Los hechos probados, según sentencia del Tribunal Supremo fueron los siguientes: En el verano de 1958, la ciudadana inglesa Beryl Martin Jones −casada y amante de José María−, le pide que le devolviera el brillante, obsequio de su marido, que le había entregado para su empeño. La joya estaba valorada en cuarenta mil duros y Jarabo había obtenido cuatro mil pesetas. Existía una carta con detalles personales que ponían de manifiesto la relación adúltera entre ambos, que también quería recuperar. Jarabo, que no tenía dinero para recuperar la misiva ni lo empeñado en Jusfer, trama un plan macabro. El 19 de julio, fue al domicilio de Emilio en Lope de Rueda. Abrió el ascensor con los codos para no dejar huellas. Paulina, la criada que estaba sola, le abre la puerta y le acompaña al salón. José María, que ha premeditado todo y no quiere dejar testigos, la sigue a la cocina y la golpea con una plancha en la cabeza. La muchacha trata de defenderse sin conseguirlo; un chuchillo de cocina le parte el corazón. A continuación llega Emilio, y Jarabo, escondido, le dispara en la nuca.

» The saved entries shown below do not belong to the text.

`src/rtl/sdram_arbiter_if.sv`:
```
// Client-side and controller-side signals of the SDRAM arbiter, bundled.
// The slave view belongs to the arbiter and the master view to whatever drives it.
interface sdram_arbiter_if #(
    parameter int ADDR_WIDTH = 23,
    parameter int DATA_WIDTH = 32
);
    logic [ADDR_WIDTH-1:0] dl_addr;
    logic [DATA_WIDTH-1:0] dl_data;
    logic                  dl_req;
    logic                  dl_ack;

    logic [ADDR_WIDTH-1:0] rd0_addr;
    logic                  rd0_req;
    logic                  rd0_ack;
    logic                  rd0_valid;
    logic [DATA_WIDTH-1:0] rd0_q;

    logic [ADDR_WIDTH-1:0] rd1_addr;
    logic                  rd1_req;
    logic                  rd1_ack;
    logic                  rd1_valid;
    logic [DATA_WIDTH-1:0] rd1_q;

    logic [ADDR_WIDTH-1:0] rd2_addr;
    logic                  rd2_req;
    logic                  rd2_ack;
    logic                  rd2_valid;
    logic [DATA_WIDTH-1:0] rd2_q;

    logic [ADDR_WIDTH-1:0] sdram_addr;
    logic [DATA_WIDTH-1:0] sdram_data;
    logic                  sdram_we;
    logic                  sdram_req;
    logic                  sdram_ack;
    logic                  sdram_valid;
    logic [DATA_WIDTH-1:0] sdram_q;

    modport slave (
        input  dl_addr, dl_data, dl_req,
        output dl_ack,
        input  rd0_addr, rd0_req,
        output rd0_ack, rd0_valid, rd0_q,
        input  rd1_addr, rd1_req,
        output rd1_ack, rd1_valid, rd1_q,
        input  rd2_addr, rd2_req,
        output rd2_ack, rd2_valid, rd2_q,
        output sdram_addr, sdram_data, sdram_we, sdram_req,
        input  sdram_ack, sdram_valid, sdram_q
    );

    modport master (
        output dl_addr, dl_data, dl_req,
        input  dl_ack,
        output rd0_addr, rd0_req,
        input  rd0_ack, rd0_valid, rd0_q,
        output rd1_addr, rd1_req,
        input  rd1_ack, rd1_valid, rd1_q,
        output rd2_addr, rd2_req,
        input  rd2_ack, rd2_valid, rd2_q,
        input  sdram_addr, sdram_data, sdram_we, sdram_req,
        output sdram_ack, sdram_valid, sdram_q
    );
endinterface

```
`src/rtl/sdram_arbiter.sv`:
```
// Single-outstanding SDRAM arbiter: one download write port with priority
// over three round-robin read ports.
module sdram_arbiter #(
    parameter int ADDR_WIDTH = 23,
    parameter int DATA_WIDTH = 32
) (
    input  logic             clk,
    input  logic             reset_n,
    sdram_arbiter_if.slave   bus
);
    typedef enum logic [1:0] {IDLE, REQ, WAIT} state_t;

    state_t                state_q, state_d;
    logic [1:0]            rr_q, rr_d;
    logic                  gnt_dl_q, gnt_dl_d;
    logic [1:0]            gnt_q, gnt_d;
    logic [ADDR_WIDTH-1:0] addr_q, addr_d;
    logic [DATA_WIDTH-1:0] data_q, data_d;
    logic                  we_q, we_d;
    logic [2:0]            valid_q, valid_d;
    logic [DATA_WIDTH-1:0] rdq_q [3];
    logic [DATA_WIDTH-1:0] rdq_d [3];

    logic [2:0]            rd_req;
    logic [ADDR_WIDTH-1:0] rd_addr [3];
    logic [1:0]            p0, p1, p2, pick;
    logic                  ack_en;

    function automatic logic [1:0] inc3(input logic [1:0] p);
        return (p == 2'd2) ? 2'd0 : p + 2'd1;
    endfunction

    assign rd_req     = {bus.rd2_req, bus.rd1_req, bus.rd0_req};
    assign rd_addr[0] = bus.rd0_addr;
    assign rd_addr[1] = bus.rd1_addr;
    assign rd_addr[2] = bus.rd2_addr;

    // Search starts at the pointer; the last match below has highest priority.
    assign p0 = rr_q;
    assign p1 = inc3(p0);
    assign p2 = inc3(p1);

    always_comb begin
        pick = p0;
        if (rd_req[p2]) pick = p2;
        if (rd_req[p1]) pick = p1;
        if (rd_req[p0]) pick = p0;
    end

    always_comb begin
        state_d  = state_q;
        rr_d     = rr_q;
        gnt_dl_d = gnt_dl_q;
        gnt_d    = gnt_q;
        addr_d   = addr_q;
        data_d   = data_q;
        we_d     = we_q;
        valid_d  = '0;
        rdq_d    = rdq_q;
        unique case (state_q)
            IDLE: begin
                if (bus.dl_req) begin
                    gnt_dl_d = 1'b1;
                    addr_d   = bus.dl_addr;
                    data_d   = bus.dl_data;
                    we_d     = 1'b1;
                    state_d  = REQ;
                end else if (|rd_req) begin
                    gnt_dl_d = 1'b0;
                    gnt_d    = pick;
                    addr_d   = rd_addr[pick];
                    data_d   = '0;
                    we_d     = 1'b0;
                    rr_d     = inc3(pick);
                    state_d  = REQ;
                end
            end
            REQ: begin
                if (bus.sdram_ack) state_d = we_q ? IDLE : WAIT;
            end
            WAIT: begin
                if (bus.sdram_valid) begin
                    rdq_d[gnt_q]   = bus.sdram_q;
                    valid_d[gnt_q] = 1'b1;
                    state_d        = IDLE;
                end
            end
            default: state_d = IDLE;
        endcase
    end

    always_ff @(posedge clk or negedge reset_n) begin
        if (!reset_n) begin
            state_q  <= IDLE;
            rr_q     <= 2'd0;
            gnt_dl_q <= 1'b0;
            gnt_q    <= 2'd0;
            addr_q   <= '0;
            data_q   <= '0;
            we_q     <= 1'b0;
            valid_q  <= '0;
            for (int i = 0; i < 3; i++) rdq_q[i] <= '0;
        end else begin
            state_q  <= state_d;
            rr_q     <= rr_d;
            gnt_dl_q <= gnt_dl_d;
            gnt_q    <= gnt_d;
            addr_q   <= addr_d;
            data_q   <= data_d;
            we_q     <= we_d;
            valid_q  <= valid_d;
            for (int i = 0; i < 3; i++) rdq_q[i] <= rdq_d[i];
        end
    end

    assign ack_en         = bus.sdram_ack && (state_q == REQ);
    assign bus.dl_ack     = ack_en && gnt_dl_q;
    assign bus.rd0_ack    = ack_en && !gnt_dl_q && (gnt_q == 2'd0);
    assign bus.rd1_ack    = ack_en && !gnt_dl_q && (gnt_q == 2'd1);
    assign bus.rd2_ack    = ack_en && !gnt_dl_q && (gnt_q == 2'd2);

    assign bus.rd0_valid  = valid_q[0];
    assign bus.rd1_valid  = valid_q[1];
    assign bus.rd2_valid  = valid_q[2];
    assign bus.rd0_q      = rdq_q[0];
    assign bus.rd1_q      = rdq_q[1];
    assign bus.rd2_q      = rdq_q[2];

    assign bus.sdram_req  = (state_q == REQ);
    assign bus.sdram_addr = addr_q;
    assign bus.sdram_data = data_q;
    assign bus.sdram_we   = we_q;
endmodule

```
`src/flat_wrapper.sv`:
```
// flat-port wrapper written by rule: the top's interface ports become plain ports
module sdram_arbiter_flat 
#(
    parameter int ADDR_WIDTH = 23,
    parameter int DATA_WIDTH = 32
)
  (clk, reset_n, bus_dl_addr, bus_dl_data, bus_dl_req, bus_dl_ack, bus_rd0_addr, bus_rd0_req, bus_rd0_ack, bus_rd0_valid, bus_rd0_q, bus_rd1_addr, bus_rd1_req, bus_rd1_ack, bus_rd1_valid, bus_rd1_q, bus_rd2_addr, bus_rd2_req, bus_rd2_ack, bus_rd2_valid, bus_rd2_q, bus_sdram_addr, bus_sdram_data, bus_sdram_we, bus_sdram_req, bus_sdram_ack, bus_sdram_valid, bus_sdram_q);
  sdram_arbiter_if #(.ADDR_WIDTH(ADDR_WIDTH), .DATA_WIDTH(DATA_WIDTH)) bus_i ();
  input  logic clk;
  input  logic reset_n;
  input wire logic [$bits(bus_i.dl_addr)-1:0] bus_dl_addr;
  input wire logic [$bits(bus_i.dl_data)-1:0] bus_dl_data;
  input wire logic [$bits(bus_i.dl_req)-1:0] bus_dl_req;
  output wire logic [$bits(bus_i.dl_ack)-1:0] bus_dl_ack;
  input wire logic [$bits(bus_i.rd0_addr)-1:0] bus_rd0_addr;
  input wire logic [$bits(bus_i.rd0_req)-1:0] bus_rd0_req;
  output wire logic [$bits(bus_i.rd0_ack)-1:0] bus_rd0_ack;
  output wire logic [$bits(bus_i.rd0_valid)-1:0] bus_rd0_valid;
  output wire logic [$bits(bus_i.rd0_q)-1:0] bus_rd0_q;
  input wire logic [$bits(bus_i.rd1_addr)-1:0] bus_rd1_addr;
  input wire logic [$bits(bus_i.rd1_req)-1:0] bus_rd1_req;
  output wire logic [$bits(bus_i.rd1_ack)-1:0] bus_rd1_ack;
  output wire logic [$bits(bus_i.rd1_valid)-1:0] bus_rd1_valid;
  output wire logic [$bits(bus_i.rd1_q)-1:0] bus_rd1_q;
  input wire logic [$bits(bus_i.rd2_addr)-1:0] bus_rd2_addr;
  input wire logic [$bits(bus_i.rd2_req)-1:0] bus_rd2_req;
  output wire logic [$bits(bus_i.rd2_ack)-1:0] bus_rd2_ack;
  output wire logic [$bits(bus_i.rd2_valid)-1:0] bus_rd2_valid;
  output wire logic [$bits(bus_i.rd2_q)-1:0] bus_rd2_q;
  output wire logic [$bits(bus_i.sdram_addr)-1:0] bus_sdram_addr;
  output wire logic [$bits(bus_i.sdram_data)-1:0] bus_sdram_data;
  output wire logic [$bits(bus_i.sdram_we)-1:0] bus_sdram_we;
  output wire logic [$bits(bus_i.sdram_req)-1:0] bus_sdram_req;
  input wire logic [$bits(bus_i.sdram_ack)-1:0] bus_sdram_ack;
  input wire logic [$bits(bus_i.sdram_valid)-1:0] bus_sdram_valid;
  input wire logic [$bits(bus_i.sdram_q)-1:0] bus_sdram_q;
  assign bus_i.dl_addr = bus_dl_addr;
  assign bus_i.dl_data = bus_dl_data;
  assign bus_i.dl_req = bus_dl_req;
  assign bus_dl_ack = bus_i.dl_ack;
  assign bus_i.rd0_addr = bus_rd0_addr;
  assign bus_i.rd0_req = bus_rd0_req;
  assign bus_rd0_ack = bus_i.rd0_ack;
  assign bus_rd0_valid = bus_i.rd0_valid;
  assign bus_rd0_q = bus_i.rd0_q;
  assign bus_i.rd1_addr = bus_rd1_addr;
  assign bus_i.rd1_req = bus_rd1_req;
  assign bus_rd1_ack = bus_i.rd1_ack;
  assign bus_rd1_valid = bus_i.rd1_valid;
  assign bus_rd1_q = bus_i.rd1_q;
  assign bus_i.rd2_addr = bus_rd2_addr;
  assign bus_i.rd2_req = bus_rd2_req;
  assign bus_rd2_ack = bus_i.rd2_ack;
  assign bus_rd2_valid = bus_i.rd2_valid;
  assign bus_rd2_q = bus_i.rd2_q;
  assign bus_sdram_addr = bus_i.sdram_addr;
  assign bus_sdram_data = bus_i.sdram_data;
  assign bus_sdram_we = bus_i.sdram_we;
  assign bus_sdram_req = bus_i.sdram_req;
  assign bus_i.sdram_ack = bus_sdram_ack;
  assign bus_i.sdram_valid = bus_sdram_valid;
  assign bus_i.sdram_q = bus_sdram_q;
  sdram_arbiter #(.ADDR_WIDTH(ADDR_WIDTH), .DATA_WIDTH(DATA_WIDTH)) u_core (.clk(clk), .reset_n(reset_n), .bus(bus_i));
endmodule
```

Amparo, la esposa de Emilio, llega a casa y se encuentra con Jarabo, que se hace pasar por inspector de Hacienda. La simpatía y labia del asesino intenta calmar a la señora extrañada de no encontrar ni a Emilio ni a Paulina. Se da cuenta de que algo pasa y huye. Jarabo la atrapa en su dormitorio y sin mediar palabra le dispara en la cabeza produciéndole la muerte en el acto. Amparo estaba embarazada. En la vivienda no encontró ni la carta ni la joya que Jarabo quería recuperar. Se cambió la camisa ensangrentada. Pasó la noche en la casa, la mañana en el cine Carretas y la tarde en la pensión de la calle Escosura donde vivía.

Jarabo fue condenado a cuatro penas de muerte, aunque solo pudo ejecutarse una. El 4 de julio de 1959, un año después de cometidos los crímenes, en el patio de la cárcel de Carabanchel, le dieron “garrote”. Como era un hombre de complexión fuerte, tardó veinticinco minutos en morir, con las vértebras del cuello descoyuntadas, tras cinco vueltas de tuerca. Daniel Sueiro entrevistó al verdugo en su libro Los verdugos españoles: “Era un jabato así de alto. No paró de beber güisqui y fumar. A las cinco oyó misa y comulgó. Sabiendo que iba a morir, se puso los dientes de oro”.

Paseando con mi madre por la plaza de Las Salesas, vimos un andamio de obras junto al Palacio de Justicia. Mi madre, preguntó aun guardia muy educada: ¿es aquí donde van a matar Jarabo? y el guardia gris y seco, le contestó: no señora.